También en Bolivia, habló de un sistema “que ya no se aguanta”, que no lo toleran las comunidades, los campesinos, el pueblo. No es la primera vez que dice esto públicamente. En noviembre pasado, había utilizado casi las mismas palabras en una entrevista que concedió al diario español La Vanguardia. Pero ahora lo ha dicho en una plaza pública, con una gran cantidad de reflectores encima, ante miles de personas, desde el escenario del Poder.
Se diría que es un Papa que arriesga su verbo, que sabe dónde hacerlo, que procura no dar puntada sin hilo cada vez que se pronuncia. Cuando en medio de su viaje se refiere, sutil pero claramente, al diálogo entre Chile y Bolivia –a propósito de la controversia sobre el acceso al mar de este último país- teje fino pero fuerte. Al denunciar “el sistema” es consciente de que lo escuchan los poderosos y los débiles, los que definen la cancha y los que se quedan fuera de ella.
La teología del pueblo
Por eso, en la región más desigual del mundo, ha insistido en la desigualdad. Sin ponerse tan nebuloso en las explicaciones de por qué esta existe. No ha temido hablar del poder financiero, de la corrupción que gangrena, de la cultura del descarte, que aunque encierra un guiño a la polémica sobre el aborto se dirige sobre todo a ese mundo, a ese sistema, donde existen quienes no sirven, quienes pueden desaparecer de las estadísticas sin piedad alguna. Donde los números mandan.
Se ha referido a la concentración de medios como otra forma de colonialismo, un apunte que, claro, no será levantado en algunos territorios mediáticos, que preferirán poner las luces en otros temas. Todo ese verbo, sin embargo, dicho en el español de estas tierras, es demoledor, tumba dudas y, por cierto, pone en problemas a los propios sectores católicos más conservadores, que continuamente tratan de hacer malabares para afirmar que el Papa no dijo lo que dijo.
Convénzanse: Francisco no es un teólogo de la liberación, si eso los asusta, pero tampoco es un Pontífice que va a callar ante las graves injusticias de este tiempo, o las va a nublar con un lenguaje eclesial enrevesado. Es un Papa va a defender la fe de los católicos, va a citar a sus antecesores (lo ha hecho estos días con Juan Pablo II), no va mover mucho ciertas tradiciones. Tampoco va a aceptar el matrimonio gay. Aún así, todo lo que está diciendo o haciendo es distinto, es histórico.

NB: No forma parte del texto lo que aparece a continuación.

**src/rtl/mips_run_ctrl_pkg.sv**
```systemverilog
// Shared types and constants for the MIPS run/step/halt sequencer.
// Command, state and halt-reason encodings match the debug host protocol.
package mips_run_ctrl_pkg;

    localparam int         DATA_WIDTH  = 32;
    localparam logic [5:0] OPCODE_HALT = 6'b111111;

    typedef enum logic [1:0] {
        CMD_RUN   = 2'd0,
        CMD_STEP  = 2'd1,
        CMD_HALT  = 2'd2,
        CMD_CLEAR = 2'd3
    } cmd_op_e;

    typedef enum logic [1:0] {
        RC_IDLE  = 2'd0,
        RC_RUN   = 2'd1,
        RC_STEP  = 2'd2,
        RC_DRAIN = 2'd3
    } rc_state_e;

    typedef enum logic [1:0] {
        HR_NONE    = 2'd0,
        HR_CMD     = 2'd1,
        HR_HALT_OP = 2'd2,
        HR_STEP    = 2'd3
    } halt_reason_e;

    function automatic logic is_halt_op(input logic [5:0] opcode);
        return opcode == OPCODE_HALT;
    endfunction

endpackage

```
**src/rtl/mips_run_ctrl_if.sv**
```systemverilog
// Debug-host command handshake: a command transfers on the clock edge
// where cmd_valid and cmd_ready are both high.
interface mips_run_ctrl_if;
    import mips_run_ctrl_pkg::*;

    logic    cmd_valid;
    cmd_op_e cmd_op;
    logic    cmd_ready;

    modport master (output cmd_valid, output cmd_op, input  cmd_ready);
    modport slave  (input  cmd_valid, input  cmd_op, output cmd_ready);

endinterface

```
**src/rtl/mips_perf_counter.sv**
```systemverilog
// Wrapping performance counter with synchronous clear and count enable.
// Clear takes priority over an increment in the same cycle.
module mips_perf_counter #(
    parameter int CNT_W = 32
) (
    input  logic             clk,
    input  logic             reset,
    input  logic             i_clear,
    input  logic             i_en,
    output logic [CNT_W-1:0] o_count
);

    logic [CNT_W-1:0] r_count;

    always_ff @(posedge clk) begin
        if (reset) begin
            r_count <= '0;
        end else if (i_clear) begin
            r_count <= '0;
        end else if (i_en) begin
            r_count <= r_count + CNT_W'(1);
        end
    end

    assign o_count = r_count;

endmodule

```
**src/rtl/mips_run_ctrl.sv**
```systemverilog
// Run/step/halt sequencer for the 5-stage MIPS pipeline: drives pipe_en,
// pc_hold and fetch_nop, drains the pipe before reporting halted.
module mips_run_ctrl
    import mips_run_ctrl_pkg::*;
#(
    parameter int PIPE_DEPTH = 5,
    parameter int CNT_W      = 32
) (
    input  logic                  clk,
    input  logic                  reset,
    mips_run_ctrl_if.slave        cmd,
    input  logic [DATA_WIDTH-1:0] i_if_instr,
    input  logic                  i_wb_valid,
    output logic                  o_pipe_en,
    output logic                  o_pc_hold,
    output logic                  o_fetch_nop,
    output logic                  o_halted,
    output halt_reason_e          o_halt_reason,
    output logic [CNT_W-1:0]      o_cycle_count,
    output logic [CNT_W-1:0]      o_instr_count
);

    localparam int                DRAIN_W    = (PIPE_DEPTH > 2) ? $clog2(PIPE_DEPTH) : 1;
    localparam logic [DRAIN_W-1:0] DRAIN_LOAD = DRAIN_W'(PIPE_DEPTH - 1);

    rc_state_e          r_state;
    rc_state_e          w_state_next;
    logic [DRAIN_W-1:0] r_drain_cnt;
    logic [DRAIN_W-1:0] w_drain_next;
    logic               r_halted;
    logic               w_halted_next;
    halt_reason_e       r_halt_reason;
    halt_reason_e       w_reason_next;

    logic w_cmd_ready;
    logic w_accept;
    logic w_halt_op;
    logic w_clear;
    logic w_pipe_en;
    logic w_pc_hold;
    logic w_fetch_nop;

    // Only the opcode field matters here; the rest of the word is ignored.
    logic w_unused_instr_bits;
    assign w_unused_instr_bits = ^i_if_instr[25:0];

    assign w_halt_op   = is_halt_op(i_if_instr[31:26]);
    assign w_cmd_ready = (r_state == RC_IDLE) || (r_state == RC_RUN);
    assign w_accept    = cmd.cmd_valid && w_cmd_ready;
    assign w_clear     = w_accept && (cmd.cmd_op == CMD_CLEAR);

    always_ff @(posedge clk) begin
        if (reset) begin
            r_state       <= RC_IDLE;
            r_drain_cnt   <= '0;
            r_halted      <= 1'b0;
            r_halt_reason <= HR_NONE;
        end else begin
            r_state       <= w_state_next;
            r_drain_cnt   <= w_drain_next;
            r_halted      <= w_halted_next;
            r_halt_reason <= w_reason_next;
        end
    end

    always_comb begin
        w_state_next  = r_state;
        w_drain_next  = r_drain_cnt;
        w_halted_next = r_halted;
        w_reason_next = r_halt_reason;
        w_pipe_en     = 1'b0;
        w_pc_hold     = 1'b1;
        w_fetch_nop   = 1'b0;

        case (r_state)
            RC_IDLE: begin
                if (w_accept && (cmd.cmd_op == CMD_RUN)) begin
                    w_state_next  = RC_RUN;
                    w_halted_next = 1'b0;
                    w_reason_next = HR_NONE;
                end else if (w_accept && (cmd.cmd_op == CMD_STEP)) begin
                    w_state_next  = RC_STEP;
                    w_halted_next = 1'b0;
                    w_reason_next = HR_NONE;
                end
            end

            RC_RUN: begin
                // A HALT opcode never enters ID as a real instruction.
                w_pipe_en   = 1'b1;
                w_pc_hold   = w_halt_op;
                w_fetch_nop = w_halt_op;
                if (w_halt_op) begin
                    w_state_next  = RC_DRAIN;
                    w_drain_next  = DRAIN_LOAD;
                    w_reason_next = HR_HALT_OP;
                end else if (w_accept && (cmd.cmd_op == CMD_HALT)) begin
                    w_state_next  = RC_DRAIN;
                    w_drain_next  = DRAIN_LOAD;
                    w_reason_next = HR_CMD;
                end
            end

            RC_STEP: begin
                w_pipe_en     = 1'b1;
                w_pc_hold     = w_halt_op;
                w_fetch_nop   = w_halt_op;
                w_state_next  = RC_DRAIN;
                w_drain_next  = DRAIN_LOAD;
                w_reason_next = w_halt_op ? HR_HALT_OP : HR_STEP;
            end

            RC_DRAIN: begin
                w_pipe_en   = 1'b1;
                w_fetch_nop = 1'b1;
                if (r_drain_cnt <= DRAIN_W'(1)) begin
                    w_state_next  = RC_IDLE;
                    w_drain_next  = '0;
                    w_halted_next = 1'b1;
                end else begin
                    w_drain_next = r_drain_cnt - DRAIN_W'(1);
                end
            end

            default: begin
                w_state_next = RC_IDLE;
            end
        endcase
    end

    // Index 0 counts enabled cycles, index 1 counts retired instructions.
    logic [1:0]       w_cnt_en;
    logic [CNT_W-1:0] w_count [2];

    assign w_cnt_en[0] = w_pipe_en;
    assign w_cnt_en[1] = w_pipe_en && i_wb_valid;

    generate
        for (genvar gi = 0; gi < 2; gi++) begin : g_cnt
            mips_perf_counter #(
                .CNT_W (CNT_W)
            ) u_cnt (
                .clk     (clk),
                .reset   (reset),
                .i_clear (w_clear),
                .i_en    (w_cnt_en[gi]),
                .o_count (w_count[gi])
            );
        end
    endgenerate

    assign cmd.cmd_ready  = w_cmd_ready;
    assign o_pipe_en      = w_pipe_en;
    assign o_pc_hold      = w_pc_hold;
    assign o_fetch_nop    = w_fetch_nop;
    assign o_halted       = r_halted;
    assign o_halt_reason  = r_halt_reason;
    assign o_cycle_count  = w_count[0];
    assign o_instr_count  = w_count[1];

endmodule

```
**src/flat_wrapper.sv**
```systemverilog
// flat-port wrapper written by rule: the top's interface ports become plain ports
module mips_run_ctrl_flat import mips_run_ctrl_pkg::*;
#(
    parameter int PIPE_DEPTH = 5,
    parameter int CNT_W      = 32
)
  (clk, reset, i_if_instr, i_wb_valid, o_pipe_en, o_pc_hold, o_fetch_nop, o_halted, o_halt_reason, o_cycle_count, o_instr_count, cmd_cmd_valid, cmd_cmd_op, cmd_cmd_ready);
  mips_run_ctrl_if cmd_i ();
  input  logic clk;
  input  logic reset;
  input  logic [DATA_WIDTH-1:0] i_if_instr;
  input  logic i_wb_valid;
  output logic o_pipe_en;
  output logic o_pc_hold;
  output logic o_fetch_nop;
  output logic o_halted;
  output halt_reason_e o_halt_reason;
  output logic [CNT_W-1:0] o_cycle_count;
  output logic [CNT_W-1:0] o_instr_count;
  input wire logic [$bits(cmd_i.cmd_valid)-1:0] cmd_cmd_valid;
  input wire logic [$bits(cmd_i.cmd_op)-1:0] cmd_cmd_op;
  output wire logic [$bits(cmd_i.cmd_ready)-1:0] cmd_cmd_ready;
  assign cmd_i.cmd_valid = cmd_cmd_valid;
  assign cmd_i.cmd_op = cmd_cmd_op;
  assign cmd_cmd_ready = cmd_i.cmd_ready;
  mips_run_ctrl #(.PIPE_DEPTH(PIPE_DEPTH), .CNT_W(CNT_W)) u_core (.clk(clk), .reset(reset), .cmd(cmd_i), .i_if_instr(i_if_instr), .i_wb_valid(i_wb_valid), .o_pipe_en(o_pipe_en), .o_pc_hold(o_pc_hold), .o_fetch_nop(o_fetch_nop), .o_halted(o_halted), .o_halt_reason(o_halt_reason), .o_cycle_count(o_cycle_count), .o_instr_count(o_instr_count));
endmodule
```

Marca época y sustenta sus actos, al parecer, por una particular visión de la teología que en Argentina se denomina ‘teología popular’ o ‘teología del pueblo’. No es marxista, como tampoco lo era, en rigor, la teología de la liberación. Aunque sí es cercana al pueblo, entropado con él, para usar una frase del sacerdote peruano Gustavo Gutiérrez. Bergoglio no se entiende sin ese vínculo, cercano, con los marginados.
Prédica global
Que en un episodio –memorable y bien calculado por el presidente Evo Morales- haya recibido una escultura que junta un crucifijo con la hoz y el martillo, hecha por un jesuita llamado Luis Espinal (asesinado en Bolivia por paramilitares), es algo que resulta anecdótico antes que controvertido. Más importante que la alarma o las iras santas, por ese momento o por la escultura, lo que importa es preguntarse qué pasa en el planeta con el sufrimiento humano.
Hasta el autor de esa imagen fue una víctima, como lo fueron tantas personas, pobres sobre todo, en esta región de desaparecidos o martirizados, por los grupos subversivos o por fuerzas del orden desviadas. Francisco ha venido a decirlo, con cierto desparpajo y sabedor de que su palabra influye y que tiene un eco inmenso, en el territorio católico y en todo el mundo. Parece que ha decidido echar una bendición Urbi et Orbi permanente, centrada en denunciar la injusticia global.